Progressive scan
From Freepedia
Progressive scanning is a method for representing moving images on a display screen, where every pixel is represented in each frame. This is in contrast to the interlacing used in traditional television systems (progressive-scanning devices are sometimes referred to as non-interlaced).
Progressive scan is used in computer monitors. Usually video monitors use a faster scan to order the placement of pixels of the frame of video from left to right and from top to bottom at a given frame rate (e.g. every 1/60 of a second).
In more detail, the visual example below shows what a standard television displays. The standard televisions are "interlaced", meaning each frame is drawn in two "fields", each field consisting of half the lines in the image (odd lines first, then even lines).
First (odd) field:
Image:Progressive scan odd.png
Second (even) field:
Image:Progressive scan even.png
Every 1/60th of a second, a new field is drawn. Because of a theory called persistence of vision, the human eye sees it as a smooth motion, not a series of half-images. However, there is an almost imperceptible flicker. This flicker will be most noticeable on a television displaying an image with contrasting horizontal lines or stripes.
Progressive scan, on the other hand, draws a full frame in the same time it takes interlaced mode to draw a single field, like so:
Image:Progressive scan full.png
It is because progressive scan draws 60 full frames a second instead of 60 half-frames that the eye sees a much smoother motion. This motion therefore shows less flicker than interlaced scan, while also significantly reducing the visibility of the individual scan lines.
The standard of the future
Significantly, progressive scan gives the perception of much higher vertical resolution than would be the case with an interlaced image of the same resolution. This explains, for example, why HDTV standards such as 1080i (1920x1080, interlaced) actually deliver a poorer quality image than 720p (1280x720, progressive scan) in most cases. This is because the perceived vertical resolution of an interlaced image is usually equivalent to multiplying the active lines by about 0.6; so 1080 × 0.6 = 648.
Interlacing was originally conceived in the early days of television as a technical compromise between vertical line resolution and reducing "flicker effect", while still managing to fit all the picture information within a reasonable bandwidth. 25Hz(for PAL - 30Hz in the case of NTSC) displays would give unacceptable flicker, whereas 50 (or 60) full-resolution frames per second would have needed too much bandwidth for broadcast purposes. The compromise was to use two half-resolution fields, at a higher refresh rate. However, since the two fields are temporally distinct (they actually represent two frames taken 1/50th or 1/60th of a second apart) the perceived result is seldom anything like the full vertical resolution of the display.
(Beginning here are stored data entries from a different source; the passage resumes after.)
File: src/rtl/uart_pkg.sv
// Shared UART definitions.
// Holds the transmit arbiter state encoding, the default byte width, and a
// width helper that never returns zero. The helper lets counters sized from
// a parameter that may be 0 or 1 still get a legal one-bit vector.
package uart_pkg;

    typedef enum logic [1:0] {
        ARB  = 2'd0,
        LOAD = 2'd1,
        WAIT = 2'd2,
        GAP  = 2'd3
    } arb_state_t;

    localparam int DEFAULT_DATA_BITS = 8;

    // Bits needed to index 'value' entries, never less than one.
    function automatic int safe_clog2(input int value);
        safe_clog2 = (value > 1) ? $clog2(value) : 1;
    endfunction

endpackage

File: src/rtl/uart_rr_picker.sv
// Round-robin winner selection (purely combinational).
// The search starts at ptr+1 and wraps modulo N_REQ. The first set request
// bit in that order wins.
// Ports:
//   req        request vector, one bit per requester
//   ptr        index of the previous winner
//   winner     index of the selected requester (only meaningful with any_valid)
//   any_valid  at least one request bit is set
module uart_rr_picker import uart_pkg::*; #(
    parameter int N_REQ = 4
) (
    input  logic [N_REQ-1:0]             req,
    input  logic [safe_clog2(N_REQ)-1:0] ptr,
    output logic [safe_clog2(N_REQ)-1:0] winner,
    output logic                         any_valid
);

    localparam int IW = safe_clog2(N_REQ);

    // Walk candidates from farthest (ptr+N_REQ) to nearest (ptr+1).
    // The nearest set request is written last, so it wins.
    always_comb begin
        int              idx_v;
        logic [IW-1:0]   idx_s;
        winner = {IW{1'b0}};
        idx_v  = 0;
        idx_s  = {IW{1'b0}};
        for (int i = N_REQ; i >= 1; i--) begin
            idx_v  = (int'(ptr) + i) % N_REQ;
            idx_s  = idx_v[IW-1:0];
            winner = req[idx_s] ? idx_s : winner;
        end
    end

    assign any_valid = |req;

endmodule

File: src/rtl/uart_tx_arbiter.sv
// Round-robin arbiter sharing one UART transmitter between N_REQ byte sources.
// One byte is accepted per frame over a valid/ready handshake. The arbiter
// then pulses tx_start, holds tx_din until the transmitter's tx_done, and
// optionally idles for GAP_CYCLES before arbitrating again.
//
// Optional feature macro: UART_TX_TIMEOUT_EN
//   When defined, a watchdog aborts a frame that sees no tx_done within
//   TIMEOUT_CYCLES and sets a sticky timeout flag. When undefined, timeout
//   is tied low and WAIT lasts until tx_done arrives.
//
// Ports:
//   clk        system clock
//   reset      asynchronous active-low reset
//   req_valid  per-requester byte available
//   req_data   packed bytes, requester i at [i*DATA_BITS +: DATA_BITS]
//   req_ready  one-hot, one-cycle accept pulse
//   tx_start   one-cycle start pulse to the transmitter
//   tx_din     byte being transmitted, stable for the whole frame
//   tx_done    end-of-frame pulse from the transmitter
//   grant_id   index of the current or last granted requester
//   busy       high whenever the arbiter is not in ARB
//   timeout    sticky watchdog flag
module uart_tx_arbiter import uart_pkg::*; #(
    parameter int N_REQ          = 4,
    parameter int DATA_BITS      = DEFAULT_DATA_BITS,
    parameter int GAP_CYCLES     = 0,
    parameter int TIMEOUT_CYCLES = 4096
) (
    input  logic                         clk,
    input  logic                         reset,
    input  logic [N_REQ-1:0]             req_valid,
    input  logic [N_REQ*DATA_BITS-1:0]   req_data,
    output logic [N_REQ-1:0]             req_ready,
    output logic                         tx_start,
    output logic [DATA_BITS-1:0]         tx_din,
    input  logic                         tx_done,
    output logic [$clog2(N_REQ)-1:0]     grant_id,
    output logic                         busy,
    output logic                         timeout
);

    localparam int IW = safe_clog2(N_REQ);
    localparam int GW = safe_clog2(GAP_CYCLES + 1);

    localparam int PTR_INIT_I = N_REQ - 1;
    localparam logic [IW-1:0] PTR_INIT = PTR_INIT_I[IW-1:0];
    localparam int GAP_LAST_I = (GAP_CYCLES > 0) ? GAP_CYCLES - 1 : 0;
    localparam logic [GW-1:0] GAP_LAST = GAP_LAST_I[GW-1:0];
    localparam logic [N_REQ-1:0] ONE_REQ = {{(N_REQ-1){1'b0}}, 1'b1};

    arb_state_t              state_r, state_nxt;
    logic [IW-1:0]           ptr_r, ptr_nxt;
    logic [N_REQ-1:0]        ready_r, ready_nxt;
    logic                    start_r, start_nxt;
    logic [DATA_BITS-1:0]    din_r, din_nxt;
    logic [IW-1:0]           gid_r, gid_nxt;
    logic                    busy_r, busy_nxt;
    logic [GW-1:0]           gap_r, gap_nxt;
    logic [IW-1:0]           winner_s;
    logic                    any_s;

`ifdef UART_TX_TIMEOUT_EN
    localparam int WW = safe_clog2(TIMEOUT_CYCLES + 1);
    localparam int WD_LAST_I = TIMEOUT_CYCLES - 1;
    localparam logic [WW-1:0] WD_LAST = WD_LAST_I[WW-1:0];

    logic [WW-1:0]           wd_r, wd_nxt;
    logic                    timeout_r, timeout_nxt;
`endif

    uart_rr_picker #(
        .N_REQ (N_REQ)
    ) u_picker (
        .req       (req_valid),
        .ptr       (ptr_r),
        .winner    (winner_s),
        .any_valid (any_s)
    );

    // Next-state and next-output decode for the frame sequencer.
    always_comb begin
        state_nxt = state_r;
        ptr_nxt   = ptr_r;
        ready_nxt = {N_REQ{1'b0}};
        start_nxt = 1'b0;
        din_nxt   = din_r;
        gid_nxt   = gid_r;
        gap_nxt   = gap_r;
`ifdef UART_TX_TIMEOUT_EN
        wd_nxt      = wd_r;
        timeout_nxt = timeout_r;
`endif
        case (state_r)
            ARB: begin
                if (any_s) begin
                    state_nxt = LOAD;
                    ptr_nxt   = winner_s;
                    gid_nxt   = winner_s;
                    ready_nxt = ONE_REQ << winner_s;
                    din_nxt   = req_data[winner_s*DATA_BITS +: DATA_BITS];
                end else begin
                    state_nxt = ARB;
                end
            end
            // tx_start is raised one cycle after req_ready so the two never overlap.
            LOAD: begin
                start_nxt = 1'b1;
                state_nxt = WAIT;
`ifdef UART_TX_TIMEOUT_EN
                wd_nxt    = {WW{1'b0}};
`endif
            end
            WAIT: begin
                if (tx_done) begin
                    if (GAP_CYCLES > 0) begin
                        state_nxt = GAP;
                        gap_nxt   = {GW{1'b0}};
                    end else begin
                        state_nxt = ARB;
                    end
                end
`ifdef UART_TX_TIMEOUT_EN
                // The aborted requester already saw req_ready, so it is not retried.
                else if (wd_r == WD_LAST) begin
                    state_nxt   = ARB;
                    timeout_nxt = 1'b1;
                end else begin
                    wd_nxt = wd_r + WW'(1'b1);
                end
`else
                else begin
                    state_nxt = WAIT;
                end
`endif
            end
            GAP: begin
                if (gap_r == GAP_LAST) begin
                    state_nxt = ARB;
                end else begin
                    gap_nxt = gap_r + GW'(1'b1);
                end
            end
            default: begin
                state_nxt = ARB;
            end
        endcase
        busy_nxt = (state_nxt != ARB);
    end

    // Sequencer state and registered outputs.
    always_ff @(posedge clk or negedge reset) begin
        if (!reset) begin
            state_r <= ARB;
            ptr_r   <= PTR_INIT;
            ready_r <= {N_REQ{1'b0}};
            start_r <= 1'b0;
            din_r   <= {DATA_BITS{1'b0}};
            gid_r   <= {IW{1'b0}};
            busy_r  <= 1'b0;
            gap_r   <= {GW{1'b0}};
        end else begin
            state_r <= state_nxt;
            ptr_r   <= ptr_nxt;
            ready_r <= ready_nxt;
            start_r <= start_nxt;
            din_r   <= din_nxt;
            gid_r   <= gid_nxt;
            busy_r  <= busy_nxt;
            gap_r   <= gap_nxt;
        end
    end

`ifdef UART_TX_TIMEOUT_EN
    // Watchdog counter and sticky timeout flag.
    always_ff @(posedge clk or negedge reset) begin
        if (!reset) begin
            wd_r      <= {WW{1'b0}};
            timeout_r <= 1'b0;
        end else begin
            wd_r      <= wd_nxt;
            timeout_r <= timeout_nxt;
        end
    end

    assign timeout = timeout_r;
`else
    assign timeout = 1'b0;
`endif

    assign req_ready = ready_r;
    assign tx_start  = start_r;
    assign tx_din    = din_r;
    assign grant_id  = gid_r;
    assign busy      = busy_r;

endmodule

File: config.mk
export PLATFORM = sky130hd
export DESIGN_NAME = uart_tx_arbiter
export DESIGN_NICKNAME = d
export VERILOG_FILES = /design/src/rtl/uart_pkg.sv /design/src/rtl/uart_rr_picker.sv /design/src/rtl/uart_tx_arbiter.sv
export SDC_FILE = /design/constraint.sdc
export NUM_CORES = 1
export LEC_CHECK = 0
export BUFFER_PORTS_ARGS = -buffer_cell sky130_fd_sc_hd__buf_4
export CORE_ASPECT_RATIO = 0.75
export CORE_MARGIN = 2
export CORE_UTILIZATION = 49
export CTS_BUF_LIST = sky130_fd_sc_hd__clkbuf_16
export CTS_CLUSTER_SIZE = 14
export DETAILED_ROUTE_END_ITERATION = 10
export GPL_ROUTABILITY_DRIVEN = 0
export GPL_TIMING_DRIVEN = 0
export PLACE_DENSITY = 0.86
export SETUP_SLACK_MARGIN = 0.02
export SYNTH_ARGS = -nofsm -noshare
export SYNTH_HDL_FRONTEND = slang
export SYNTH_SLANG_ARGS = --single-unit
File: constraint.sdc
create_clock -name clk -period 3.58 [get_ports clk]
set_input_delay 0 -clock clk [delete_from_list [all_inputs] [get_ports clk]]
set_output_delay 0 -clock clk [all_outputs]
set_load 0.05 [all_outputs]
==> Yosys cells after proc, flatten, opt, wreduce, memory -nomap -nowiden <==
Index checks and enable logic that the tools add are counted.
Widths: inputs -> output; s select.
{ "totals": {"inputBits": 39, "output_inout_bits": 17, "reg_bits": 21} }
{ "classes": {"add_sub_neg": 5, "n_eq_ne": 3, "mux": 20, "shifts": 2, "n_lt_le_gt_ge": 4, "n_reduce_logical": 4} }
{ "ops": {"columns": ["operator", "count"], "rows": [
  ["$shiftx 32x6->8", 1],
  ["$lt 2x3->1 const B", 4],
  ["$mux 2", 6],
  ["$bmux 1 s2", 4],
  ["$mux 4", 2],
  ["$pmux 2 s4", 1],
  ["$mux 1", 7],
  ["$add 2x1->2 const B", 2],
  ["$add 2x2->2 const B", 2],
  ["$eq 2x2->1 const B", 2],
  ["$reduce_or 4->1", 1],
  ["$shl 1x2->4 const A", 1],
  ["$eq 2x1->1 const B", 1],
  ["$logic_not 2->1", 1],
  ["$reduce_and 2->1", 1],
  ["$reduce_bool 2->1", 1],
  ["$add 1x1->1 const B", 1]
]} }

==> Depth between registers and ports, before layout <==
{ "logic_depth": {"depth_word": 10, "mapped_depth": 8, "depth_no_buf": 5} }

==> Hierarchy <==
A second synthesis with hierarchy kept.
{ "unflattened": {"hier_cells": 69, "hier_area_um2": 1056.0} }
{ "modules_own_cells": {"columns": ["mod", "instances", "area_per_inst_um2", "cells_per_inst", "seq_area_each_um2"], "rows": [
  ["uart_tx_arbiter", 1, 977.2, 55, 503.0],
  ["uart_rr_picker", 1, 78.8, 14, 0.0]
]} }

==> Worst setup path before layout <==
Ideal clock, no wire load.
{ "synth_path": {"path_kind": "reg2reg", "startpoint": "register ptr_r[0]", "endpoint": "register din_r[0], in the netlist tx_din[0]", "t_arrival_ns": 1.583, "path_buffers": 3, "t_required_ns": 3.448, "setup_ns": 0.132, "slack_ns": 1.866, "path_stages_with_launch": 9, "path_cell_list": "dfstp_2 > nand2b_1 > a21o_1 > buf_2 > and3_1 > buf_6 > buf_12 > mux2i_1 > a211oi_2"} }
{ "synth_between": {"elab_chain_cells": 8, "word_cells_on_any_way": 17, "classes_between": "add/sub (4); shift (1); mux (12)"} }
{ "synth_lines": {"columns": ["item", "line_no", "source"], "rows": [
  ["start: declaration", "uart_tx_arbiter.sv:52", "logic [IW-1:0] ptr_r, ptr_nxt;"],
  ["start signal: assignment", "uart_tx_arbiter.sv:163", "ptr_r <= ptr_nxt;"],
  ["$add 2x1->2", "uart_rr_picker.sv:29", "idx_v = (int'(ptr) + i) % N_REQ;"],
  ["$bmux 1 s2", "uart_rr_picker.sv:31", "winner = req[idx_s] ? idx_s : winner;"],
  ["$mux 1 (implied by the code)", "uart_rr_picker.sv:31", null],
  ["$mux 2 (3 in series)", "uart_rr_picker.sv:31", null],
  ["$mux 2 (*)", "uart_rr_picker.sv:31", null],
  ["$shiftx 32x6->8 (*)", "uart_tx_arbiter.sv:100", "din_nxt = req_data[winner_s*DATA_BITS +: DATA_BITS];"],
  ["end signal: assignment", "uart_tx_arbiter.sv:157", "din_r <= {DATA_BITS{1'b0}};"],
  ["end signal: assignment", "uart_tx_arbiter.sv:166", "din_r <= din_nxt;"],
  ["end: declaration", "uart_tx_arbiter.sv:55", "logic [DATA_BITS-1:0] din_r, din_nxt;"]
]} }
Every way passes the cells marked *; elsewhere a longest branch is shown, timed or not. The select of a mux whose other input is x is not followed.
A chain may end at the register's enable or synchronous reset.

==> Final worst setup path <==
{ "layout_path": {"startpoint": "register ptr_r[1]", "endpoint": "register din_r[1], in the netlist tx_din[1]"} }
Same word-level chain as after synthesis.

==> results.toml <==
[outcome]
status = "finished, final reports clean"

[logic_synthesis]
synth_nets = 149
synth_top_cell_by_area = "dfrtp_1"
synth.top_cell.area_share_pct = 39.1
synth_area_leaders = "dfrtp_1 39%, a211oi_2 15%, mux2i_1 6.9%"
ys_ff_latch = 20
syn_area_um2 = 1150
synth_edf_count = 0
synth_common_cells = "18 x dfrtp_1, 14 x a211oi_2, 14 x nor2_1, 10 x inv_1"
syn_area_per_cell_um2 = 10.5
ys_async_sr_fraction_pct = 100
synthCells = 110
synth_seq_area_share_pct = 43.6
synth_ff_type = "dfrtp_1"
yosys.cell_count.top_type = "dfrtp_1"
ys_warn_count = 0
yosys.cell_types.count = 31

[drt]
vias = 1031
first_pass_iters = 4
routed_wl_um = 3000
ant_nets = 0
wl_per_cell_um = 14.8
route.detailed.drc = 0
drtIter0Drc = 28
drt-vias-per-instance = 5.08

[setup_path]
r2r_start = "ptr_r[1]"
critPathMaxFanout = 9
startpoint = "ptr_r[1]"
cp.arrival_ns = 2.06
criticalPathCategory = "register to register"
cp-end-kind = "register"
cp.required_ns = 3.71
start_kind = "register"

[clock_network]
h-tree-depth = 1
cts-buffers-inserted = 3
clock_sinks = 20
cts_setup_buffers = 0
cts_root_buf = "clkbuf_16"
cts_resized = 0
clk_pin_slew_ns = 0.06
insertion_delay_ns = 0.25
clk_path_buf_depth = 2
cts_tree = "built"

[finish]
fillCellCount = 153
drive_gt1_share_pct = 50.3
nNetsFinal = 209
area_growth_pct = 48.9
stdcell_count = 203
antennaDiodeCount = 0

[floorplan]
num_rows = 15
start_util_pct = 50.7
num_io_pins = 56
core_um2 = 2270
die_w_um = 60.0
dieArea_um2 = 2760
die_y_um = 46.0

[power_and_ir_drop]
leakage_nw = 0.826
p_total_mw = 1.68
p_per_area_nw_per_um2 = 978
peakVddDrop_mv = 0.375

[sta]
finalSetupViolations = 0
fin_setup_tns_ns = 0
period_share_pct = 54.0
rsz0062_at_grt = "no"
post-route-min-period_ns = 1.93
fmax_mhz = 517
hold_viol = 0
fin_ws_ns = 1.65
fin_worst_skew_ns = 0.00203
slew_violations = 0

[hold_path]
hp-class = "input port to register"
hold_start = "tx_done"

[job]
cap_viol_max_count = 0

[grt]
antenna_found_initial = 0
grt_pass1_wl_um = 4570
grt_pass1_vias = 1004
overflow = 0
track_usage_pct = 23.5
grt_max_degree = 21

[place]
dpl.hpwl_um = 2230
io_buffers = 54
dp_cells = 198
dp_slack_ns = 1.67
==> worst max-delay path, cell delays in order, from the launching register on <==
cell and delay (ns):
dfstp_2 0.59, o21ai_1 0.08, o221ai_1 0.33, nand2_1 0.37, a211oi_2 0.35, a211oi_2 0.07
==> stage by stage <==
step | util [%] | cell area, µm² | hold WS, ns
after floorplan | - | 1150 | -0.296
after global placement | 70.5 | 1600 | -0.120
after detailed placement | 70.5 | 1600 | -0.110
after CTS | 75.5 | 1720 | 0.0671
after global routing | 75.5 | 1720 | 0.0866
final | 75.5 | 1720 | 0.0677
==> layout by cell type, fill, tap and decap left out, types with 3 or more instances in the layout <==
master	n
o21ai_1	3
a211oi_2	14
a31oi_1	8
nand2b_1	3
dfrtp_1	18
nor2b_1	3
clkbuf_16	3
mux2i_1	8
nor2_1	14
buf_4	55
inv_1	10
==> layout make-up <==
type                       count  area, µm²  area share [%]
multi-input combinational     72        543            31.7
sequential                    20        503            29.3
timing repair buffer          55        415            24.2
clock buffer                   3       75.1            4.38
buffer                         8       68.8            4.01
tap                           34       42.5            2.48
inverter                      10       37.5            2.19
clock inverter                 1       30.0            1.75
==> per-layer routing <==
metal	up-vias	global-route usage, %	routed length, µm
met3	2	5.11	148
met1	490	28.8	1260
met4	0	8.89	25
met2	35	40.7	1560
li1	504	-	-
met5	-	0	0
==> logic make-up (layout without fill, tap and decap cells) <==
logic type	Yosys count	after routing	synth area share, %
other cells	1	1	0.325
compound gates	34	34	27.3
buf+inv	18	77	9.23
simple gates	29	29	12.6
mux	8	8	6.95
flops	20	20	43.6
==> final timing paths <==
kind	end	slack [ns]	cells past startpoint
worst max-delay path	tx_din[1]	1.65	5
worst min-delay path	state_r[1]	0.07	3
worst max register to register	tx_din[1]	1.65	5
worst min register to register	tx_start	0.48	1
max in group asynchronous	ptr_r[0]	3.15	2
min in group asynchronous	grant_id[1]	0.16	2
==> state kept, by name, indices dropped and copies added (netlist names) <==
| signal | count |
|---|---|
| grant_id | 2 |
| state_r | 2 |
| tx_din | 8 |
| req_ready | 4 |
| ptr_r | 2 |
| tx_start | 1 |
| busy | 1 |
==> repair_timing <==
item                       CTS  global route
hold endpoints to repair    20             0
setup endpoints to repair    0             0
hold buffers                 1             0
==> where the power goes <==
group	leakage (nW)	switching [mW]	internal [mW]	total, mW
combinational	0.539	0.617	0.346	0.963
clock	0.0511	0.0847	0.222	0.307
sequential	0.236	0.0648	0.343	0.408
No activity file was read; power rests on OpenSTA's default activity.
Progressive scan has long been the standard for film. To combat the flicker that would arise from seeing only 24 frames per second (24Hz), film frames are actually projected twice each, i.e. 24fps × 2 = 48Hz, and shown in dark cinemas which further reduces the perception of flicker. Progressive scan has also been the standard for computer monitors and LCD or Plasma displays all along.
Progressive scan also has significant advantages over interlacing when it comes to digital video and television formats. This is because progressive scan images are able to be compressed much more efficiently, and with far fewer artifacts, than interlaced images of the same resolution. This makes progressive scan preferable for applications such as digital HDTV broadcasts, cable television, HD media and compressed digital video acquisition formats (e.g. video cameras that record HD onto Mini-DV cassettes).